Die Lebenden und Toten von Winsford by Nesser Håkan

Die Lebenden und Toten von Winsford by Nesser Håkan

Autor:Nesser, Håkan [Nesser, Håkan]
Die sprache: deu
Format: epub
veröffentlicht: 2014-09-23T16:00:00+00:00


26

Wissen Sie eigentlich, warum die Kirche weiß gestrichen ist?«

Es ist früher Nachmittag am zweiten Dezember. Castor und ich befinden uns in der Gegend von Selworthy, einem hoch gelegenen Dorf zwischen Porlock und Minehead, fast schon am Meer. Wir haben uns einer alten Dame und ihrem bedeutend jüngeren Hund, einem energischen Labrador, angeschlossen. Das Auto haben wir an der Kirche geparkt, und nun sind wir auf dem Weg zu Selworthy Beacon hinauf, und es ist ein etwas kühler, aber klarer Tag, dort oben wird man viele Meilen weit sehen können.

»Nein«, antworte ich. »Das weiß ich nicht.«

Die alte Dame gluckst zufrieden. »Nun ja, ich nehme an, dass Sie Ausländerin sind, wenn Sie entschuldigen, dass ich das sage. Aber in unserem Vereinigten Königreich sind weißgestrichene Kirchen eher ungewöhnlich. Sie sollen grau sein, natürliche Steinfarbe, sowohl in den Städten als auch auf dem Land … nicht wie an anderen Orten der Welt, zum Beispiel in Griechenland.«

»Das ist mir auch schon aufgefallen«, erwidere ich. »Dass die Kirchen in der Regel grau sind, meine ich.«

»Stimmt genau«, sagt die Dame und bleibt kurz stehen, um ihr Wolltuch zurechtzurücken, das sie sich um den Kopf geschlungen hat. »Aber, wissen Sie, hier hatten wir einmal einen Pfarrer, der die Kirche weiß streichen ließ, wofür er gute Gründe hatte, zumindest fand er das selbst.«

Wir drehen uns um und stellen fest, dass wir das Kirchengebäude unter uns noch immer zwischen dem Laub der immergrünen Bäume ausmachen können.
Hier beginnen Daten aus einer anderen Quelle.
**src/rtl/core_v4_pkg.sv**
```systemverilog
// Shared types and constants for the v4 sequenced RV32I ALU core.
// ALU op codes are {funct7[5], funct3} so decode is a direct bit slice.
package core_v4_pkg;

  typedef enum logic [3:0] {
    ALU_ADD  = 4'b0000,
    ALU_SLL  = 4'b0001,
    ALU_SLT  = 4'b0010,
    ALU_SLTU = 4'b0011,
    ALU_XOR  = 4'b0100,
    ALU_SRL  = 4'b0101,
    ALU_OR   = 4'b0110,
    ALU_AND  = 4'b0111,
    ALU_SUB  = 4'b1000,
    ALU_SRA  = 4'b1101
  } alu_op_t;

  typedef logic [2:0] fsm_state_t;

  localparam fsm_state_t S_IDLE   = 3'd0;
  localparam fsm_state_t S_FETCH  = 3'd1;
  localparam fsm_state_t S_DECODE = 3'd2;
  localparam fsm_state_t S_EXEC   = 3'd3;
  localparam fsm_state_t S_WB     = 3'd4;
  localparam fsm_state_t S_HALT   = 3'd5;

  localparam logic [6:0] OPC_OP    = 7'h33;
  localparam logic [6:0] OPC_OPIMM = 7'h13;
  localparam logic [6:0] F7_BASE   = 7'h00;
  localparam logic [6:0] F7_ALT    = 7'h20;
  localparam logic [2:0] F3_ADD    = 3'b000;
  localparam logic [2:0] F3_SLL    = 3'b001;
  localparam logic [2:0] F3_SR     = 3'b101;

  localparam logic [31:0] ECALL_WORD = 32'h0000_0073;

endpackage

```
**src/rtl/core_seq_v4_alu.sv**
```systemverilog
// Combinational integer ALU for the v4 core.
// Shift amount is the low log2(XLEN) bits of operand b.
module alu_v4
  import core_v4_pkg::*;
#(
  parameter int XLEN = 32
) (
  input  logic [XLEN-1:0] a_i,
  input  logic [XLEN-1:0] b_i,
  input  alu_op_t         op_i,
  output logic [XLEN-1:0] y_o
);

  localparam int SW = $clog2(XLEN);

  logic [SW-1:0] sh;
  logic          lt_s;
  logic          lt_u;

  assign sh   = b_i[SW-1:0];
  assign lt_s = $signed(a_i) < $signed(b_i);
  assign lt_u = a_i < b_i;

  always_comb begin
    y_o = '0;
    unique case (op_i)
      ALU_ADD:  y_o = a_i + b_i;
      ALU_SUB:  y_o = a_i - b_i;
      ALU_SLL:  y_o = a_i << sh;
      ALU_SLT:  y_o = {{(XLEN-1){1'b0}}, lt_s};
      ALU_SLTU: y_o = {{(XLEN-1){1'b0}}, lt_u};
      ALU_XOR:  y_o = a_i ^ b_i;
      ALU_SRL:  y_o = a_i >> sh;
      ALU_SRA:  y_o = $unsigned($signed(a_i) >>> sh);
      ALU_OR:   y_o = a_i | b_i;
      ALU_AND:  y_o = a_i & b_i;
      default:  y_o = '0;
    endcase
  end

endmodule

```
**src/rtl/core_seq_v4.sv**
```systemverilog
// Multi-cycle RV32I integer-ALU core: imem, regfile and ALU
// behind a FETCH/DECODE/EXEC/WB sequencer with start/halt control.
module core_seq_v4
  import core_v4_pkg::*;
#(
  parameter int XLEN       = 32,
  parameter int IMEM_DEPTH = 64,
  parameter int CNT_W      = 32
) (
  input  logic                          clk,
  input  logic                          reset_n,
  input  logic                          store_en,
  input  logic [$clog2(IMEM_DEPTH)-1:0] store_address,
  input  logic [31:0]                   store_data,
  input  logic                          start,
  output logic                          busy,
  output logic                          halted,
  output logic                          illegal,
  output logic [3:0]                    opcode,
  output logic [XLEN-1:0]               alu_data_out,
  output logic                          wb_valid,
  output logic [4:0]                    wb_rd,
  output logic [CNT_W-1:0]              retired_cnt,
  input  logic [4:0]                    dbg_rd_addr,
  output logic [XLEN-1:0]               dbg_rd_data
);

  localparam int AW = $clog2(IMEM_DEPTH);
  localparam logic [AW-1:0] PC_LAST = AW'(IMEM_DEPTH - 1);

  logic [31:0]     imem [IMEM_DEPTH];
  logic [XLEN-1:0] regs_q [32];

  fsm_state_t      state_q, state_d;
  logic [AW-1:0]   pc_q, pc_d;
  logic [31:0]     instr_q, instr_d;
  logic [XLEN-1:0] op1_q, op1_d;
  logic [XLEN-1:0] op2_q, op2_d;
  logic [XLEN-1:0] alu_q, alu_d;
  alu_op_t         op_q, op_d;
  logic [4:0]      rd_q, rd_d;
  logic            ill_q, ill_d;
  logic [CNT_W-1:0] cnt_q, cnt_d;

  logic            rf_we;
  logic            store_ok;
  logic [XLEN-1:0] alu_y;

  logic [6:0]      rv_op;
  logic [2:0]      f3;
  logic [6:0]      f7;
  logic [5:0]      f6;
  logic            is_ecall;
  logic            sh_hi_ok;
  logic            op_legal;
  logic            imm_legal;
  logic            legal;
  alu_op_t         dec_op;
  logic [XLEN-1:0] imm;
  logic [XLEN-1:0] rs1_val;
  logic [XLEN-1:0] rs2_val;

  assign rv_op = instr_q[6:0];
  assign f3    = instr_q[14:12];
  assign f7    = instr_q[31:25];
  assign f6    = instr_q[31:26];

  assign is_ecall = instr_q == ECALL_WORD;
  // shamt[5] lives in instr[25]; only meaningful when XLEN is 64
  assign sh_hi_ok = (XLEN == 64) || !instr_q[25];

  assign op_legal = (rv_op == OPC_OP) &&
    ((f7 == F7_BASE) ||
     ((f7 == F7_ALT) && ((f3 == F3_ADD) || (f3 == F3_SR))));

  assign imm_legal = (rv_op == OPC_OPIMM) &&
    ((f3 == F3_SLL) ? ((f6 == 6'h00) && sh_hi_ok) :
     (f3 == F3_SR)  ? (((f6 == 6'h00) || (f6 == 6'h10)) && sh_hi_ok) :
     1'b1);

  assign legal = op_legal || imm_legal;

  assign dec_op = alu_op_t'({
    ((rv_op == OPC_OP) || (f3 == F3_SR)) & instr_q[30], f3});

  assign imm     = {{(XLEN-12){instr_q[31]}}, instr_q[31:20]};
  assign rs1_val = regs_q[instr_q[19:15]];
  assign rs2_val = regs_q[instr_q[24:20]];

  assign store_ok = store_en &&
    ((state_q == S_IDLE) || (state_q == S_HALT));

  alu_v4 #(.XLEN(XLEN)) u_alu (
    .a_i  (op1_q),
    .b_i  (op2_q),
    .op_i (op_q),
    .y_o  (alu_y)
  );

  always_comb begin
    state_d = state_q;
    pc_d    = pc_q;
    instr_d = instr_q;
    op1_d   = op1_q;
    op2_d   = op2_q;
    alu_d   = alu_q;
    op_d    = op_q;
    rd_d    = rd_q;
    ill_d   = ill_q;
    cnt_d   = cnt_q;
    rf_we   = 1'b0;
    case (state_q)
      S_IDLE, S_HALT: begin
        if (start) begin
          state_d = S_FETCH;
          pc_d    = '0;
          cnt_d   = '0;
          ill_d   = 1'b0;
        end
      end
      S_FETCH: begin
        instr_d = imem[pc_q];
        state_d = S_DECODE;
      end
      S_DECODE: begin
        unique case (1'b1)
          is_ecall: state_d = S_HALT;
          legal: begin
            op1_d   = rs1_val;
            op2_d   = op_legal ? rs2_val : imm;
            op_d    = dec_op;
            rd_d    = instr_q[11:7];
            state_d = S_EXEC;
          end
          default: begin
            ill_d   = 1'b1;
            state_d = S_HALT;
          end
        endcase
      end
      S_EXEC: begin
        alu_d   = alu_y;
        state_d = S_WB;
      end
      S_WB: begin
        rf_we = rd_q != 5'd0;
        cnt_d = (&cnt_q) ? cnt_q : cnt_q + 1'b1;
        if (pc_q == PC_LAST) begin
          state_d = S_HALT;
        end else begin
          pc_d    = pc_q + 1'b1;
          state_d = S_FETCH;
        end
      end
      default: state_d = S_IDLE;
    endcase
  end

  always_ff @(posedge clk or negedge reset_n) begin
    if (!reset_n) begin
      state_q <= S_IDLE;
      pc_q    <= '0;
      instr_q <= '0;
      op1_q   <= '0;
      op2_q   <= '0;
      alu_q   <= '0;
      op_q    <= ALU_ADD;
      rd_q    <= '0;
      ill_q   <= 1'b0;
      cnt_q   <= '0;
    end else begin
      state_q <= state_d;
      pc_q    <= pc_d;
      instr_q <= instr_d;
      op1_q   <= op1_d;
      op2_q   <= op2_d;
      alu_q   <= alu_d;
      op_q    <= op_d;
      rd_q    <= rd_d;
      ill_q   <= ill_d;
      cnt_q   <= cnt_d;
    end
  end

  always_ff @(posedge clk or negedge reset_n) begin
    if (!reset_n) begin
      for (int i = 0; i < 32; i++) regs_q[i] <= '0;
    end else if (rf_we) begin
      regs_q[rd_q] <= alu_q;
    end
  end

  // program store survives reset
  always_ff @(posedge clk) begin
    if (store_ok) imem[store_address] <= store_data;
  end

  assign busy         = (state_q == S_FETCH) || (state_q == S_DECODE) ||
                        (state_q == S_EXEC)  || (state_q == S_WB);
  assign halted       = state_q == S_HALT;
  assign illegal      = ill_q;
  assign opcode       = op_q;
  assign alu_data_out = alu_q;
  assign wb_valid     = state_q == S_WB;
  assign wb_rd        = rd_q;
  assign retired_cnt  = cnt_q;
  assign dbg_rd_data  = (dbg_rd_addr == 5'd0) ? '0 : regs_q[dbg_rd_addr];

endmodule

```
Dass es weißgetüncht ist, steht außer Zweifel.

»Wissen Sie, er war nämlich ganz verrückt danach, auf die Jagd zu gehen, das war vor zweihundert Jahren, und während er jagte, Rotwild oder Fasane oder was auch immer … da unten in Porlock Valley …«, sie zeigt mit ihrem Stock, »… man nennt es das glückliche Tal, das soll der Name übrigens auch bedeuten, und es ist das schönste Tal in ganz England … nun ja, während er also umherstrich und nach Wildbret suchte, stärkte er sich von Zeit zu Zeit aus einem Flachmann, um sich warm zu halten und nicht den Mut zu verlieren … und dann, wissen Sie, wenn es dämmerte und er wieder heimwollte, hatte er nicht den blassesten Schimmer, wo er sich eigentlich befand und in welche Richtung er sich wenden musste. Und deshalb ließ er die Kirche weiß streichen. Damit sie zu sehen war … und er auch noch voll wie eine Haubitze nach Hause finden würde. Und es funktioniert tatsächlich, man sieht sie, ganz egal, wo man sich in diesem Tal gerade befindet. Sie ist nicht zu übersehen.«

»Ist das wahr?«, frage ich dümmlich.

»Natürlich ist das wahr«, antwortet die Dame. »Oder glauben Sie etwa, ich denke mir solche Geschichten für eine Besucherin aus der Ferne aus?«

Kurz darauf trennen sich unsere Wege. Sie und ihr Mufti biegen auf den Weg nach Bossington ab, für eine Achtzigjährige ist die Strecke bis zur Kuppe zu steil, und außerdem gibt es dort oben nur einen Grabhügel und jede Menge Wind, erfahre ich.

Castor und ich streben dennoch weiter. Ich denke eine Weile an die letzten Worte der alten Dame – eine Besucherin aus der Ferne – und daran, wie gut sie zu mir passen.